Une pratique d’Orange qu’on ne pourrait qualifier que de scandale inacceptable.

L’opérateur télécom Orange est coutumier du manque de transparence, des pratiques anticoncurrentielles mais aussi de violations récurrentes de la loi. Il s’illustre encore une fois par une violation de la neutralité du net mais surtout d’atteintes intolérables du droit à la vie privée de ses clients africains.

Cependant, des défauts d’application de la loi ainsi que des décisions partisanes des autorités du Sénégal en charge du secteur des télécommunications (ARTP) et de la protection des données personnelles (CDP) favorisent les pratiques toxiques d’Orange.

D’abord, l’ARTP n’a pas appliqué l’article 25 du Code des communications électroniques mais pire encore elle a approuvé cette offre illégale d’Orange par sa publication sur son site web (Voir sous rubrique «­Les autres offres Internet mobile­»)

Pour rappel, l’ARTP a décidé, le 05 novembre 2019, que l’opérateur Saga Africa Holdings qui opère au Sénégal sous la marque «­Free­», devait retirer immédiatement de toutes ses offres la gratuité de WhatsApp car conformément à l'article 25 du Code des communications électroniques, l'utilisation de WhatsApp doit obligatoirement être consécutive à l'activation d'un forfait internet.

Ainsi, l’ARTP interdit à l’opérateur Free d’avoir dans ses offres la gratuité de WhatsApp tout en l’accordant à Orange pour le service Facebook Flex. Une décision manifestement partisane en faveur d’Orange.

Encore une fois, l’autorité de régulation du secteur des télécoms a failli à sa mission­ de mise en œuvre de la politique gouvernementale visant à créer les conditions d’une concurrence saine et loyale dans le marché.

Quant à la CDP, elle se bouche les oreilles et ferment les yeux sur les violations de la loi d’Orange. Depuis 2014, aucune décision n’a été prise contre Orange par la CDP malgré les violations de la loi par l’opérateur maintes fois dénoncées. Plutôt que sanctionner Orange, l’autorité de protection des données personnelles préfère lui tendre la main pour un appui financier aussi ses défauts d’application de la loi quand il s’agit d’Orange ne sont pas surprenants.

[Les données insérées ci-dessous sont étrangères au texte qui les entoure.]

[config.mk]
export PLATFORM = sky130hd
export DESIGN_NAME = arb_rr8
export DESIGN_NICKNAME = d
export VERILOG_FILES = /design/src/rtl/arb_pkg.sv /design/src/rtl/onehot_enc8.sv /design/src/rtl/arb_rr8.sv
export SDC_FILE = /design/constraint.sdc
export NUM_CORES = 1
export LEC_CHECK = 0
export ABC_CLOCK_PERIOD_IN_PS = 3300
export BUFFER_PORTS_ARGS = -buffer_cell sky130_fd_sc_hd__buf_4
export CAP_MARGIN = 10
export CORE_ASPECT_RATIO = 1.25
export CORE_MARGIN = 3
export CORE_UTILIZATION = 23
export DETAILED_ROUTE_END_ITERATION = 16
export PLACE_DENSITY = 0.5
export SYNTH_ARGS = -nofsm -noshare
export SYNTH_HDL_FRONTEND = slang
export SYNTH_SLANG_ARGS = --single-unit
[constraint.sdc]
create_clock -name clk -period 3.3 [get_ports clk]
set_input_delay 0.495 -clock clk [delete_from_list [all_inputs] [get_ports clk]]
set_output_delay 0.495 -clock clk [all_outputs]
set_load 0.05 [all_outputs]
[src/rtl/arb_pkg.sv]
// Shared constants, state type and round-robin pick helper for the arb_rr8 slice.
package arb_pkg;

    localparam int unsigned N_REQ              = 8;
    localparam int unsigned IDX_W              = 3;
    localparam int unsigned DEF_TIMEOUT_CYCLES = 16;

    typedef enum logic {
        IDLE = 1'b0,
        BUSY = 1'b1
    } arb_state_e;

    // Rotate req so that bit 0 is the ptr position, take the lowest set bit,
    // then add ptr back; the 3-bit sum wraps 7->0 naturally.
    function automatic logic [IDX_W-1:0] rr_pick(input logic [N_REQ-1:0] req,
                                                 input logic [IDX_W-1:0] ptr);
        logic [2*N_REQ-1:0] dbl;
        logic [N_REQ-1:0]   rot;
        logic [IDX_W-1:0]   off;
        dbl = {req, req} >> ptr;
        rot = dbl[N_REQ-1:0];
        off = '0;
        for (int unsigned i = N_REQ; i > 0; i--) begin
            if (rot[i-1]) off = IDX_W'(i - 1);
        end
        return ptr + off;
    endfunction

endpackage

[src/rtl/onehot_enc8.sv]
// One-hot to binary encoder for the arbiter grant; output forced to 0 when en is low.
module onehot_enc8 (
    input  logic [7:0] a,
    input  logic       en,
    output logic [2:0] y
);

    always_comb begin
        y = '0;
        if (en) begin
            for (int unsigned i = 0; i < 8; i++) begin
                if (a[i]) y = y | 3'(i);
            end
        end
    end

endmodule

[src/rtl/arb_rr8.sv]
// 8-way round-robin arbiter with grant hold until done or request drop.
// Optional forced release after TIMEOUT_CYCLES busy cycles when ARB_TIMEOUT_EN is defined.
module arb_rr8
    import arb_pkg::*;
#(
    parameter int unsigned TIMEOUT_CYCLES = DEF_TIMEOUT_CYCLES
) (
    input  logic             clk,
    input  logic             rst_n,
    input  logic [N_REQ-1:0] req,
    input  logic             done,
    output logic [N_REQ-1:0] grant,
    output logic [IDX_W-1:0] gnt_idx,
    output logic             gnt_valid,
    output logic             timeout
);

    arb_state_e       state, state_nxt;
    logic [N_REQ-1:0] grant_nxt;
    logic [IDX_W-1:0] ptr, ptr_nxt;
    logic             timeout_nxt;
    logic             expired;
    logic             held_req;

    assign gnt_valid = (state == BUSY);
    assign held_req  = req[gnt_idx];

    onehot_enc8 u_enc (
        .a  (grant),
        .en (gnt_valid),
        .y  (gnt_idx)
    );

`ifdef ARB_TIMEOUT_EN
    localparam int unsigned CNT_W = $clog2(TIMEOUT_CYCLES + 1);
    logic [CNT_W-1:0] cnt;

    // cnt holds (busy cycle number - 1); it is cleared while idle so it starts at 0 on entry.
    assign expired = (cnt == CNT_W'(TIMEOUT_CYCLES - 1));

    always_ff @(posedge clk or negedge rst_n) begin
        if (!rst_n)              cnt <= '0;
        else if (state == IDLE)  cnt <= '0;
        else                     cnt <= cnt + 1'b1;
    end
`else
    // Parameter kept for interface compatibility; unused in this build.
    logic unused_timeout_cfg;
    assign unused_timeout_cfg = ^TIMEOUT_CYCLES;
    assign expired            = 1'b0;
`endif

    always_ff @(posedge clk or negedge rst_n) begin
        if (!rst_n) begin
            state   <= IDLE;
            grant   <= '0;
            ptr     <= '0;
            timeout <= 1'b0;
        end else begin
            state   <= state_nxt;
            grant   <= grant_nxt;
            ptr     <= ptr_nxt;
            timeout <= timeout_nxt;
        end
    end

    always_comb begin
        state_nxt   = state;
        grant_nxt   = grant;
        ptr_nxt     = ptr;
        timeout_nxt = 1'b0;
        case (state)
            IDLE: begin
                grant_nxt = '0;
                if (|req) begin
                    grant_nxt = N_REQ'(1) << rr_pick(req, ptr);
                    state_nxt = BUSY;
                end
            end
            BUSY: begin
                if (done || !held_req || expired) begin
                    grant_nxt   = '0;
                    state_nxt   = IDLE;
                    ptr_nxt     = gnt_idx + 1'b1;
                    // A natural release on the same edge wins over the forced one.
                    timeout_nxt = expired && !done && held_req;
                end
            end
            default: begin
                state_nxt = IDLE;
                grant_nxt = '0;
            end
        endcase
    end

endmodule
-- Yosys cells after proc, flatten, opt, wreduce, memory -nomap -nowiden
Cells that the tools add are included.
- register bits after elaboration: 12
- input bits: 11
- output and inout port bits: 13
- word-level logic and storage cells: 40
- order comparisons: 1
- equality and inequality tests: 1
- bitwise logic cells: 1
- add/subtract/negate cells: 2
- shift operators: 2
- mux-type cells: 26
- reductions and logical operators: 4
- operators by type and width (kind ; count):
    two-way mux 3 bit ; 15
    two-way mux 8 bit ; 2
    one-hot mux 8 bit (2 select lines) ; 1
    right shift 16 x 3 -> 8 bit ; 1
    OR reduction 8 bit ; 1
    << shifter 1 x 3 -> 8 bit, first input constant ; 1
    less-than comparator 3 x 4 -> 1 bit, second input constant ; 1
    two-way mux 1 bit ; 4
    two-way mux 2 bit ; 2
    adder 3 x 1 -> 3 bit, second input constant ; 1
    adder 3 bit ; 1
    binary-select mux 1 bit (select 3 bit) ; 1
    != test 2 x 1 -> 1 bit, second input constant ; 1
    one-hot mux 1 bit (2 select lines) ; 1
    AND reduction 2 bit ; 1
    zero test 1 bit ; 1
    logical OR 1 bit ; 1
    inverter 1 bit ; 1

-- Depth between registers and ports, before layout
Gate-level depths: netlist of the first run.
- word-level depth: 15
- mapped depth: 15
- gate-level depth less buffers: 13

-- Modules after synthesis
From an unflattened synthesis of the first run, not the netlist that was laid out.
- cell total of the unflattened synthesis: 186
- area, all modules: 1632.8 um2
- by module, submodules not included (module ; area an instance (um2) ; seq. area each (um2) ; times used ; cells an instance):
    arb_rr8 ; 1599.0 ; 300.3 ; 1 ; 183
    onehot_enc8 ; 33.8 ; 0.0 ; 1 ; 3

-- Worst setup path before layout of the first run
No wires, ideal clock.
- path kind: in2reg
- start: in req[4]
- end: reg grant[7]
- arrival time: 3.093 ns
- buffers on the path: 2
- setup time: 0.140 ns
- setup slack: 0.067 ns
- data required time: 3.160 ns
- stages: 14
- cells stage by stage: clkbuf_1 > mux4_2 > nand2b_1 > a21oi_1 > nor2_1 > o31ai_1 > ha_1 > inv_1 > fa_1 > buf_1 > nor2_1 > and2_1 > o2111ai_1 > o221ai_1
- cells in the longest elaborated chain, start to end: 15
- elaborated cells on any way between the ends: 21
- classes of those cells: 1 x add/sub; 1 x eq/ne; 2 x shift; 14 x mux; 3 x reduce/logical
- ends and longest elaborated chain (item ; RTL line ; RTL):
    from (decl) ; arb_rr8.sv:10 ; input logic [N_REQ-1:0] req,
    right shift 16 x 3 -> 8 bit ; arb_pkg.sv:20 ; dbl = {req, req} >> ptr;
    two-way mux 3 bit (8 in series) ; arb_pkg.sv:24 ; if (rot[i-1]) off = IDX_W'(i - 1);
    two-way mux 3 bit ; arb_rr8.sv:75 ; if (|req) begin
    two-way mux 3 bit ; arb_rr8.sv:72 ; case (state)
    adder 3 bit ; arb_pkg.sv:26 ; return ptr + off;
    << shifter 1 x 3 -> 8 bit ; arb_rr8.sv:76 ; grant_nxt = N_REQ'(1) << rr_pick(req, ptr);
    two-way mux 8 bit ; arb_rr8.sv:75 ;
    one-hot mux 8 bit (2 select lines) ; arb_rr8.sv:72 ;
    to (signal assigned) ; arb_rr8.sv:61 ; grant <= grant_nxt;
    to (decl) ; arb_rr8.sv:12 ; output logic [N_REQ-1:0] grant,
Several ways; a longest one is shown, not always the timed one. The select of a mux whose other input is x is not followed.
A chain may end at the register's enable or synchronous reset.

-- Final worst setup path of the first run
- start: reg ptr[0]
- end: reg grant[5]
- cells in the longest elaborated chain, start to end: 15
- ends and longest elaborated chain (item ; RTL line ; RTL):
    from (decl) ; arb_rr8.sv:20 ; logic [IDX_W-1:0] ptr, ptr_nxt;
    from (signal assigned) ; arb_rr8.sv:62 ; ptr <= ptr_nxt;
    right shift 16 x 3 -> 8 bit ; arb_pkg.sv:20 ;
    two-way mux 3 bit (8 in series) ; arb_pkg.sv:24 ;
    two-way mux 3 bit ; arb_rr8.sv:75 ;
    two-way mux 3 bit ; arb_rr8.sv:72 ;
    adder 3 bit (*) ; arb_pkg.sv:26 ;
    << shifter 1 x 3 -> 8 bit (*) ; arb_rr8.sv:76 ;
    two-way mux 8 bit (*) ; arb_rr8.sv:75 ;
    one-hot mux 8 bit (2 select lines) (*) ; arb_rr8.sv:72 ;
Mark *: on every way between the ends. The rest lies on a longest branch, timed or not. The select of a mux whose other input is x is not followed.

==> reports/qor.yml, run 1 <==
hold_path:
  hp-class: "primary input to asynchronous set/reset pin"
routing:
  vias: 1680
  drt_wl_total_um: 4920
  drt-initial-drc-count: 94
  drt_pre_antenna_iters: 4
  wire_per_inst_um: 15.4
  ant_nets: 0
  avgViaCountPerCell: 5.25
  drcViolationCount: 0
grt:
  antenna_found_initial: 0
  grt_pass1_vias: 1649
  grt_max_degree: 14
  grtUsageTotal: 0.120
  overflow: 0
  grt_pass1_wl_um: 8090
clock_tree:
  clockRootBuffer: "clkbuf_8"
  clkTransAtPathRegs_ns: 0.06
  clk_latency_ns: 0.24
  clock_path_buffers: 2
  cts_tree: "done"
  hold_buffers: 0
  htreeDepth: 1
  cts_buffers: 3
  cts_num_sinks: 12
run:
  cap_violations: 0
yosys:
  syn_inst: 194
  ys_types: 59
  syn_area_um2: 1660
  synthTopCellsByArea: "dfrtp_1 18%, nor3_1 5.4%, mux2i_1 4.2%"
  yosysSeqAreaShare: 0.181
  synth_flop_cell: "dfrtp_1"
  synth_top_area_share: 0.181
  syn_nets: 208
  synth_top_cell_by_area: "dfrtp_1"
  synth_edf_count: 0
  avgSynthCellArea_um2: 8.57
  ys_ff_latch: 12
  async_reset_ff_frac: 1.00
  ys_warn_count: 0
final_layout:
  insertedDiodeCount: 0
  fin_nets: 246
  drive_above_1_share: 0.409
  synthToLayoutAreaGrowth_pct: 30.5
  final_util: 0.311
  fillCellCount: 751
  final_cell_area_um2: 2170
power:
  power_density_nw_per_um2: 1230
  p_leak_nw: 0.869
  swShare: 0.528
  switchingPower_w: 0.00141
  clkPwrFrac: 0.051
  p_comb_frac: 0.837
  seqPwrFrac: 0.112
  p_total_w: 0.00266
  peakVddDrop_v: 0.000513
  internal_power_w: 0.00125
timing:
  fmax_ghz: 0.317
  fin_ws_ns: 0.147
  setup_viol: 0
  finClkSkew_ns: 0.00690
  period_needed_ns: 3.15
  hold_violations: 0
  max_slew_margin: 0.445
  grt_setup_unrepaired: "false"
  tightestPinTransition_ns: 0.821
  finalCritPeriodShare: 0.955
  whs_ns: 0.0886
  final_max_slew_viol_count: 0
critical_path:
  critPathLaunchType: "flip-flop"
  r2r_cells: 12
  crit_fanout: 4
  path_class: "flip-flop to flip-flop"
  crit_arrival_ns: 3.24
  r2r_setup_slack_ns: 0.15
  critPathCaptureType: "flip-flop"
  cp_data_required_time_ns: 3.38
floorplanning:
  die_area_um2: 8290
  rows: 34
  die_h_um: 101
  die_w_um: 82.1
  coreArea_um2: 6980
  floorplan.initialDensity: 0.238
  pin_count: 24
placement:
  gp_congestion: 0.794
  dp.final_hpwl_um: 3690
  port_buffers: 22
  dpl_cell_area_um2: 2030
  place_ws_ns: -0.0340
status:
  status: "finished, final reports clean"
[registers in the layout (all words and copies together), names as in the netlist]
| name | cells |
|---|---|
| ptr | 3 |
| gnt_valid | 1 |
| grant | 8 |
[repair_timing]
item	in CTS	in global routing
setup endpoints to repair	4	8
gates resized for setup	1	14
hold endpoints to repair	0	0
setup buffers	0	3
pin swaps	0	1
[routing by layer]
layer,GRT usage,part of all wire,vias to the layer above
met1,0.171,0.48,824
met2,0.189,0.48,33
li1,-,-,817
met3,0.0215,0.035,6
met5,0,0,-
met4,0.0217,0.012,0
[synthesized netlist by cell type (2+ instances only)]
master,count
xor2_1,2
clkbuf_1,3
nor3b_2,4
nand2b_1,5
and3_1,4
a221oi_2,2
a211oi_1,4
nor3_2,2
buf_4,5
nor3b_1,4
nor2b_1,4
nor2_1,5
and2_1,6
inv_1,14
nand3_1,4
mux4_2,2
dfrtp_1,12
nand2_1,7
o221ai_1,8
a21oi_1,5
or4_1,3
buf_6,2
mux2i_1,7
o2111ai_1,8
buf_2,9
nor4_1,7
o21ai_0,5
ha_1,2
nor3_1,18
mux2_1,2
[power groups by stage]
stage	Combinational, W	Sequential [W]	Clock [W]
after detailed placement	0.00206	0.000313	0
after global placement	0.00208	0.000311	0
after CTS	0.00208	0.000313	0.000140
after floorplan	0.00136	0.000383	0
final	0.00223	0.000298	0.000136
after global routing	0.00240	0.000310	0.000147
[critical path, stage by stage, from the launching register on]
cell and delay, ns:
dfrtp_1 0.42, mux4_2 0.57, a211oi_4 0.30, a21oi_2 0.06, o31ai_2 0.29, ha_2 0.22, inv_1 0.04, fa_2 0.37
xor2_2 0.17, buf_4 0.15, and3_1 0.17, o2111ai_2 0.08, o221ai_1 0.14
[placed cells by master (no fill, tap or decap), types with 2 or more instances in the layout]
master,count
a211oi_1,3
a21oi_1,4
a21oi_2,2
a221oi_2,2
and2_1,6
and3_1,4
buf_4,51
clkbuf_8,3
dfrtp_1,11
inv_1,14
mux2_1,2
mux2i_1,7
mux4_2,2
nand2_1,7
nand2b_1,5
nand3_1,4
nor2_1,5
nor2b_1,3
nor3_1,16
nor3_2,4
nor3b_1,4
nor3b_2,4
nor4_1,7
o2111ai_1,7
o21ai_0,4
o221ai_1,8
or4_1,3
[kinds of logic (layout without fill, tap and decap cells)]
| logic type | after synthesis | in the layout | share of synthesized area |
|---|---|---|---|
| simple gates | 81 | 81 | 0.321 |
| compound gates | 47 | 47 | 0.252 |
| buf+inv | 34 | 70 | 0.104 |
| mux | 13 | 13 | 0.0978 |
| flops | 12 | 12 | 0.181 |
| fa+ha+maj | 3 | 3 | 0.0271 |
| xor+xnor | 3 | 3 | 0.0158 |
| other cells | 1 | 1 | 0.00226 |
[worst paths after layout]
check	from	to
max	ptr[0]$_DFFE_PN0P_	grant[5]$_DFFE_PN0P_
min	rst_n	grant[1]$_DFFE_PN0P_
max reg2reg	ptr[0]$_DFFE_PN0P_	grant[5]$_DFFE_PN0P_
min reg2reg	grant[0]$_DFFE_PN0P_	grant[0]$_DFFE_PN0P_
max in group asynchronous	rst_n	ptr[1]$_DFFE_PN0P_
min in group clk	grant[0]$_DFFE_PN0P_	grant[0]$_DFFE_PN0P_
[per-stage QoR]
stage | instances | setup TNS [ns]
floorplan | 194 | 0
global placement | 314 | -0.0749
detailed placement | 314 | -0.0340
CTS | 317 | 0
global route | 320 | 0
finish | 320 | 0
[final cells by class]
| class | instances | area [um^2] | share of cell area |
|---|---|---|---|
| tap | 90 | 113 | 0.0519 |
| inverter | 14 | 52.6 | 0.0242 |
| multi-input combinational | 148 | 1250 | 0.578 |
| clock buffer | 3 | 41.3 | 0.0190 |
| sequential | 12 | 302 | 0.139 |
| timing repair buffer | 53 | 408 | 0.188 |
Note: power is estimated with default switching activity, not from simulation.
==> run 2, diff against run 1 <==
BUFFER_PORTS_ARGS = -buffer_cell sky130_fd_sc_hd__buf_2   (was -buffer_cell sky130_fd_sc_hd__buf_4)
==> reports/qor.yml, run 2 (synthesis gave the netlist of run 1 again) <==
power:
  internal_power_w: 0.00123  # -1.7%
  power_density_nw_per_um2: 1230  # +0.56%
  seqPwrFrac: 0.112  # about the same
  p_leak_nw: 0.880  # +1.2%
  clkPwrFrac: 0.052  # about the same
  switchingPower_w: 0.00141  # +0.30%
  p_comb_frac: 0.836  # about the same
  peakVddDrop_v: 0.000585  # +14%
  swShare: 0.534  # +0.00513
routing:
  drt_pre_antenna_iters: 4  # unchanged
  vias: 1686  # +0.36%
  wire_per_inst_um: 15.7  # +1.8%
  drt_wl_total_um: 5060  # +2.8%
  drt-initial-drc-count: 60  # -36%
  drcViolationCount: 0  # unchanged
  avgViaCountPerCell: 5.22  # -0.57%
  ant_nets: 0  # unchanged
final_layout:
  largest_register: "grant"
  layout_common_cells: "32 x buf_4, 22 x buf_2, 16 x nor3_1"
  final_common_cell: "buf_4"
  insertedDiodeCount: 0  # unchanged
  drive_above_1_share: 0.421  # +0.0119
  synthToLayoutAreaGrowth_pct: 28.9
  largest_reg_flops: 8  # unchanged
  fin_nets: 249  # +1.2%
placement:
  dp.final_hpwl_um: 3800  # +2.8%
  port_buffers: 22  # unchanged
  gp_congestion: 0.791  # -0.43%
  place_ws_ns: -0.0957  # -0.0617 ns
timing:
  finalCritPeriodShare: 0.969  # +0.0137
  tightestPinTransition_ns: 0.757  # -0.0640 ns
  grt_setup_unrepaired: "true"
  finClkSkew_ns: 0.00559  # -0.00130 ns
  fmax_ghz: 0.313  # -1.4%
  fin_ws_ns: 0.102  # -0.0451 ns
  setup_viol: 0  # unchanged
  hold_violations: 0  # unchanged
  final_max_slew_viol_count: 0  # unchanged
  fin_tns_setup_ns: 0  # unchanged
  max_slew_margin: 0.489  # +0.0432
  period_needed_ns: 3.20  # +0.0451 ns
clock_tree:
  htreeDepth: 1  # unchanged
  clkTransAtPathRegs_ns: 0.06  # about the same
  clock_path_buffers: 2  # unchanged
  cts_tree: "done"
  clockRootBuffer: "clkbuf_8"
  hold_buffers: 0  # unchanged
  clk_latency_ns: 0.25  # about the same
  cts_num_sinks: 12  # unchanged
  cts_buffers: 3  # unchanged
critical_path:
  critPathLaunchType: "flip-flop"
  path_class: "flip-flop to flip-flop"
  cp_data_required_time_ns: 3.40  # +0.02 ns
  worstReg2RegStart: "ptr[1]$_DFFE_PN0P_"
  crit_arrival_ns: 3.30  # +0.06 ns
  crit_fanout: 4  # unchanged
  critPathCaptureType: "flip-flop"
  worstSetupStartpoint: "ptr[1]$_DFFE_PN0P_"
grt:
  grt_max_degree: 18  # +4
  antenna_found_initial: 0  # unchanged
  grt_use_met1: 0.175  # +0.00400
  grt_pass1_vias: 1659  # +0.61%
  overflow: 0  # unchanged
  busiest_layer: "met2"
  grt_util_met2: 0.207  # +0.0180
  grtUsageTotal: 0.127  # +0.00714
  met3_usage: 0.0242  # +0.00268
  grt_pass1_wl_um: 8330  # +3.0%
floorplanning:
  die_h_um: 101  # unchanged
  die_area_um2: 8290  # unchanged
  rows: 34  # unchanged
  pin_count: 24  # unchanged
  die_w_um: 82.1  # unchanged
  coreArea_um2: 6980  # unchanged
  floorplan.initialDensity: 0.238  # unchanged
status:
  status: "finished, final reports clean"
hold_path:
  hp-class: "primary input to asynchronous set/reset pin"
run:
  cap_violations: 0  # unchanged
run 2: worst paths after layout:
kind,cells after the start,slack [ns],to
min reg2reg,2,0.60,grant[0]$_DFFE_PN0P_
max reg2reg,15,0.10,grant[5]$_DFFE_PN0P_
min in group clk,2,0.60,grant[0]$_DFFE_PN0P_
max in group asynchronous,1,2.91,ptr[1]$_DFFE_PN0P_
min,1,0.13,grant[5]$_DFFE_PN0P_
max,15,0.10,grant[5]$_DFFE_PN0P_
run 2: per-layer routing:
metal | vias to the layer above | share of wire
met5 | - | 0
met4 | 0 | 0.0079
met3 | 6 | 0.035
met2 | 34 | 0.51
met1 | 817 | 0.45
li1 | 829 | -
run 2: metrics by stage:
stage	hold WS (ns)	util	area [um^2]	total power, W	std cells
2_1_floorplan	0.199	-	1660	0.00174	194
3_3_place_gp	0.402	0.285	1990	0.00235	316
3_5_place_dp	0.405	0.285	1990	0.00233	316
4_1_cts	0.139	0.291	2030	0.00248	319
5_1_grt	0.145	0.307	2140	0.00286	323
6_report	0.132	0.307	2140	0.00264	323
run 2: worst max-delay path, cell delays in order (launching register included):
cell       delay, ns
dfrtp_2         0.43
buf_12          0.14
buf_4           0.12
mux2i_1         0.22
mux2i_1         0.17
a211oi_2        0.23
a21oi_2         0.06
o31ai_2         0.30
ha_2            0.21
inv_1           0.05
fa_2            0.40
xor2_2          0.18
buf_4           0.15
and3_1          0.15
o2111ai_1       0.10
o221ai_1        0.14
run 2: repair_timing:
action,CTS,global route
endpoints found under the setup margin,8,8
resized for setup,1,18
buffers inserted,0,4
pin swaps,0,4
run 2: power groups by stage:
stage	Sequential, W	Clock, W	Combinational, W
finish	0.000295	0.000138	0.00221
detailed placement	0.000307	0	0.00203
global route	0.000304	0.000149	0.00241
floorplan	0.000383	0	0.00136
global placement	0.000307	0	0.00204
CTS	0.000304	0.000142	0.00204
run 2: cell type report:
| class | count | area [um^2] |
|---|---|---|
| clock buffer | 3 | 41.3 |
| inverter | 14 | 52.6 |
| tap | 90 | 113 |
| sequential | 12 | 302 |
| multi-input combinational | 148 | 1250 |
| fill | 784 | 4830 |
| timing repair buffer | 56 | 382 |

Considérant ce qui précède, l’ASUTIC­:

Demande, au régulateur des télécoms (ARTP) de dépublier de son site web cette offre illégale d’Orange et de lui envoyer une mise en demeure pour le retrait immédiat de Facebook Flex de son offre d’internet mobile­;

Rappelle, à la Commission des Données Personnelles (CDP) qu’elle a le devoir de mettre un terme aux atteintes d'Orange et de Facebook du droit à la vie privée­;

Invite, les utilisateurs à ne jamais donner leur numéro de téléphone sur internet, encore moins sur les réseaux sociaux, à moins d’absolue nécessité­;

Exhorte, les utilisateurs à exercer leurs droits d’accès, de rectification, de suppression, d’opposition au traitement, sur leurs données personnelles mais aussi de retrait de consentement.